- Church: Roman Catholic Church
- Diocese: Argyll and the Isles
- Appointed: 15 December 1945
- Term ended: 7 September 1959
- Predecessor: Donald Alphonsus Campbell
- Successor: Stephen McGill

Orders
- Ordination: 24 April 1927
- Consecration: 27 February 1946 by Donald Alphonsus Campbell

Personal details
- Born: 18 March 1900 Fort William, Inverness-shire, Scotland
- Died: 7 September 1959 (aged 59) Glasgow, Lanarkshire, Scotland
- Motto: Christi coronam cernite

= Kenneth Grant (bishop) =

Scottish Roman Catholic clergyman

Kenneth Grant (18 March 1900 – 7 September 1959) was a Scottish Roman Catholic clergyman who served as the Bishop of Argyll and the Isles from 1945 to 1959.

== Biography ==
Born in Fort William, Scotland on 18 March 1900, he was educated at and St Peter's College, Bearsden. He was ordained to the priesthood for the Archdiocese of Glasgow on 24 April 1927, however served as curate in Benbecula (1927–28). He returned to Glasgow and was curate of St Mary Immaculate, Pollokshaws (1928–39). He served as a forces chaplain (1939–45) and then curate of St Joseph's, Clarkston (1945–46).

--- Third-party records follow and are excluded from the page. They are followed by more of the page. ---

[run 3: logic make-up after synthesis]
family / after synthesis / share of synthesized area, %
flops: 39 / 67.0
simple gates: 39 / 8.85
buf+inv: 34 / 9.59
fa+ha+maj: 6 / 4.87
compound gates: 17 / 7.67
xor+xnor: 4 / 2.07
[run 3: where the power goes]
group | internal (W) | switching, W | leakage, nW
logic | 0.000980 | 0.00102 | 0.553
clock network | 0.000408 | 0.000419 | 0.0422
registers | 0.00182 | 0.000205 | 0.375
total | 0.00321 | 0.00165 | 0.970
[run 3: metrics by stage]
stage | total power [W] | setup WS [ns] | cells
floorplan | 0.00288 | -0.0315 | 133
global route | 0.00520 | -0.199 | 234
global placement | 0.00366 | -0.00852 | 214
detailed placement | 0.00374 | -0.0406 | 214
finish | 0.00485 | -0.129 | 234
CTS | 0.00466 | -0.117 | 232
$ cat src/design/av_ti_pkg.sv
// Shared types and constants for the audio/video timestamp interleaver.
`timescale 1ns / 1ps

package av_ti_pkg;

  localparam int STAMP_W = 32;
  localparam int LEN_W   = 24;
  localparam int REF_W   = 32;

  localparam int VLIMIT_W = 5;
  localparam int ALIMIT_W = 6;
  localparam int CFG_IDX_W  = 2;
  localparam int CFG_DATA_W = 6;

  localparam logic [VLIMIT_W-1:0] VLIMIT_RESET = 5'd25;
  localparam logic [ALIMIT_W-1:0] ALIMIT_RESET = 6'd44;

  typedef enum logic [1:0] {
    FUNC_PUSH_VIDEO = 2'd0,
    FUNC_PUSH_AUDIO = 2'd1,
    FUNC_POP        = 2'd2,
    FUNC_UNUSED     = 2'd3
  } func_e;

  typedef enum logic [1:0] {
    CHOSEN_NONE  = 2'd0,
    CHOSEN_VIDEO = 2'd1,
    CHOSEN_AUDIO = 2'd2,
    CHOSEN_RSVD  = 2'd3
  } chosen_e;

  typedef enum logic [CFG_IDX_W-1:0] {
    CFG_VIDEO_EN    = 2'd0,
    CFG_AUDIO_EN    = 2'd1,
    CFG_VIDEO_LIMIT = 2'd2,
    CFG_AUDIO_LIMIT = 2'd3
  } cfg_idx_e;

  typedef struct packed {
    logic signed [STAMP_W-1:0] stamp;
    logic [LEN_W-1:0]          len;
    logic [REF_W-1:0]          buf_ref;
  } desc_t;

  // Queue status seen by the head selector.
  typedef struct packed {
    logic nonempty;
    logic over;
    logic can_push;
  } q_stat_t;

endpackage

$ cat src/design/av_ti_select.sv
// Head selection between the video and audio queues.
`timescale 1ns / 1ps

module av_ti_select (
  input  av_ti_pkg::q_stat_t   vstat_i,
  input  av_ti_pkg::q_stat_t   astat_i,
  input  logic signed [31:0]   vstamp_i,
  input  logic signed [31:0]   astamp_i,
  input  logic                 video_en_i,
  input  logic                 audio_en_i,
  output av_ti_pkg::chosen_e   pick_o
);
  import av_ti_pkg::*;

  always_comb begin
    priority if (vstat_i.nonempty && astat_i.nonempty) begin
      // ties go to audio
      pick_o = (vstamp_i < astamp_i) ? CHOSEN_VIDEO : CHOSEN_AUDIO;
    end else if (vstat_i.nonempty && (!audio_en_i || vstat_i.over)) begin
      pick_o = CHOSEN_VIDEO;
    end else if (astat_i.nonempty && (!video_en_i || astat_i.over)) begin
      pick_o = CHOSEN_AUDIO;
    end else begin
      pick_o = CHOSEN_NONE;
    end
  end

endmodule

$ cat config.mk
export PLATFORM = sky130hd
export DESIGN_NAME = av_ti_select
export DESIGN_NICKNAME = d
export VERILOG_FILES = /design/src/design/av_ti_pkg.sv /design/src/design/av_ti_select.sv
export SDC_FILE = /design/constraint.sdc
export NUM_CORES = 1
export LEC_CHECK = 0
export BUFFER_PORTS_ARGS = -buffer_cell sky130_fd_sc_hd__buf_2
export CAP_MARGIN = 40
export CORE_MARGIN = 1.5
export CORE_UTILIZATION = 44
export DETAILED_ROUTE_END_ITERATION = 7
export PLACE_DENSITY = 0.91
export SYNTH_ARGS = -nofsm -noshare
export SYNTH_HDL_FRONTEND = slang
export SYNTH_SLANG_ARGS = --single-unit
$ cat constraint.sdc
create_clock -name vclk -period 4.65
set_input_delay 0.93 -clock vclk [all_inputs]
set_output_delay 0.93 -clock vclk [all_outputs]
set_load 0.1 [all_outputs]
==> results.yml <==
floorplanning:
  fp.dieH_microns: 47.3
  core_area_sq_um: 1780
  effective_utilization_at_floorplan: 0.485
  ioPinCount: 74
  die_w_microns: 47.3
  die-area_sq_um: 2240
  row_count: 15
logic_synthesis:
  synth.avg_cell_area_sq_um: 7.09
  synth_top_area_share: 0.449
  synth_cell_type_count: 25
  ys_seq_area_frac: 0
  post_synth_instance_area_sq_um: 865
  yosys_warnings: 0
  netlist_top_cells_area: "ha_1 (45%), inv_1 (13%), a21oi_1 (7.5%), nand4_1 (3.6%), nand2_1 (3.0%)"
  mappedNetlistNets: 225
  netlist_instances: 122
  yosysTopAreaCell: "ha_1"
timing:
  timing.final.hold_violations: 0
  final.setup.tns_ns: 0
  period_needed_ns: 3.91
  fmax_mhz: 256
  rsz0062_at_grt: "false"
  relSlewSlack: 0.676
  max_slew_violations: 0
  share_of_the_cycle_needed_by_the_critical_path_after_routing: 0.842
  setup_viol_count_final: 0
  timing_worst_slew_pin_value_ns: 0.490
clock_network:
  count_of_cells_resized_by_post_cts_repair: 0
  postCtsSetupRepairBufs: 0
  cts.hold.buffers_added: 0
flow_run:
  cap_violations: 0
power_and_ir_drop:
  internal_power_mw: 0.0538
  power_switching_mw: 0.0609
  report.power.total_mw: 0.115
  swShare: 0.531
  total_leakage_power_nw: 0.821
  pwr-share-clk: 0
  ir_drop_uv: 93.2
  combinationalPowerShare: 1.000
  power.sequential.fraction: 0
  power_per_cell_area_nw_per_um2: 91.2
global_routing:
  grt_pass1_wl_microns: 3390
  grt_pass1_vias: 982
  grt_overflow_total: 0
  use_met3: 0.0115
  layer_with_the_highest_usage: "met2"
  grt_antenna_before_repair: 0
  pin_count_of_the_biggest_net_entering_global_routing: 7
  grt_use_met2: 0.419
  grt_use_met1: 0.213
  overall_global_routing_usage: 0.195
critical_path:
  worst-setup-path-type: "input pin to output port"
  worst_setup_path_start_kind: "input pin"
  worst_ep_required_time_ns: 3.72
  worstPathCellList: "buf_2 -> ha_1 -> a21oi_2 -> nand2_1 -> a221o_1 -> a211o_1 -> a211oi_1 -> a211o_1 -> buf_2"
  critical_path.n_buffers_inverters: 2
  worstSetupEndpointType: "output port"
  critical_path.max_fanout: 4
  crit_path_top_delay_cell: "buf_2"
  critical-path-max-stage-delay_ns: 0.42
  arrival_ns: 2.98
  cp_top_family: "compound AO/OA/AOI/OAI gates"
  worstSetupStartpoint: "vstamp_i[30]"
finish:
  layout-drive-gt1-share: 0.392
  layout_commonest_cell: "buf_2"
  fillers: 171
  diodes: 0
  final_net_count: 299
  final.clkbuf_count: 0
  design.seq.count: 0
  syn2layout_area_growth_pct: 45.3
  layout.cells.most_common_list: "buf_2 (72), inv_1 (31), ha_1 (31)"
  regArea_sq_um: 0
drt:
  drt_drc_violations_left: 0
  vias: 1104
  detail_route.iter0.violations: 2
  drt-pass1-iter-count: 3
  finalWirelength_microns: 2210
  vias_per_cell: 5.04
  detail-route-antenna-nets: 0
  drt-wirelength-per-cell_microns: 10.1
worst_hold_path:
  min_from: "astat_i[2]"
  worst_hold_path_type: "input pin to output port"
place:
  buffer_ports.inserted: 72
  gp_routability_congestion: 0.672
  place.detailed.hpwl_microns: 2100
status:
  outcome: "complete, no violations"
[kinds of logic (layout without fill, tap and decap cells)]
logic type               Yosys count  in the layout  share of synthesized area
adder cells (fa/ha/maj)           31             31                      0.449
AND/OR/NAND/NOR                   31             31                      0.194
AO/OA/AOI/OAI                     29             29                      0.223
buffers and inverters             31            103                      0.135
[cell type report]
cell class / count / area, sq um / share of cell area
repair buffers: 72 / 360 / 0.287
inverters: 31 / 116 / 0.0926
well taps: 25 / 31.3 / 0.0249
multi-input cells: 91 / 748 / 0.596
[final timing paths]
path               endpoint  slack (ns)  cells after the start
hold / removal    pick_o[1]        2.53                      5
setup / recovery  pick_o[0]        0.74                      9
[power groups by stage]
stage                     Clock, mW  Sequential (mW)  Combinational [mW]
after floorplan                   0                0              0.0712
after global placement            0                0               0.109
after detailed placement          0                0               0.115
after CTS                         0                0               0.116
after global routing              0                0               0.131
final                             0                0               0.115
[worst min-delay path: cells and delay by family]
kind            cells  cell delay [ns]
buf+inv             2             0.42
simple gates        2             0.17
compound gates      1             0.07
[Yosys cell counts, types with 2 or more instances]
| cell type | instances |
|---|---|
| a211o_1 | 3 |
| a21o_1 | 2 |
| a21oi_1 | 13 |
| ha_1 | 31 |
| inv_1 | 31 |
| nand2_1 | 7 |
| nand3_1 | 5 |
| nand4_1 | 5 |
| nor2_1 | 4 |
| nor2b_1 | 2 |
| nor3b_1 | 2 |
| o21ai_0 | 4 |
[per-stage QoR]
step / instances / hold slack (ns) / util / setup WS (ns) / instance area [sq um]
2_1_floorplan: 122 / 2.50 / - / 0.144 / 865
3_3_place_gp: 219 / 2.51 / 0.705 / 0.775 / 1260
3_5_place_dp: 219 / 2.51 / 0.705 / 0.724 / 1260
4_1_cts: 219 / 2.52 / 0.705 / 0.711 / 1260
5_1_grt: 219 / 2.58 / 0.705 / 0.620 / 1260
6_report: 219 / 2.53 / 0.705 / 0.737 / 1260
[per-layer routing]
metal,vias to the layer above,part of all wire
met5,-,0
met4,0,0
met3,0,0.071
met2,45,0.51
met1,480,0.42
li1,579,-
(Power assumes the default switching activity.)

He was appointed the Bishop of the Diocese of Argyll and the Isles by the Holy See on 15 December 1945, and consecrated to the Episcopate on 27 February 1946. The principal consecrator was Archbishop Donald Alphonsus Campbell of Glasgow, and the principal co-consecrators were Bishop George Henry Bennett of Aberdeen and Bishop William Henry Mellon of Galloway.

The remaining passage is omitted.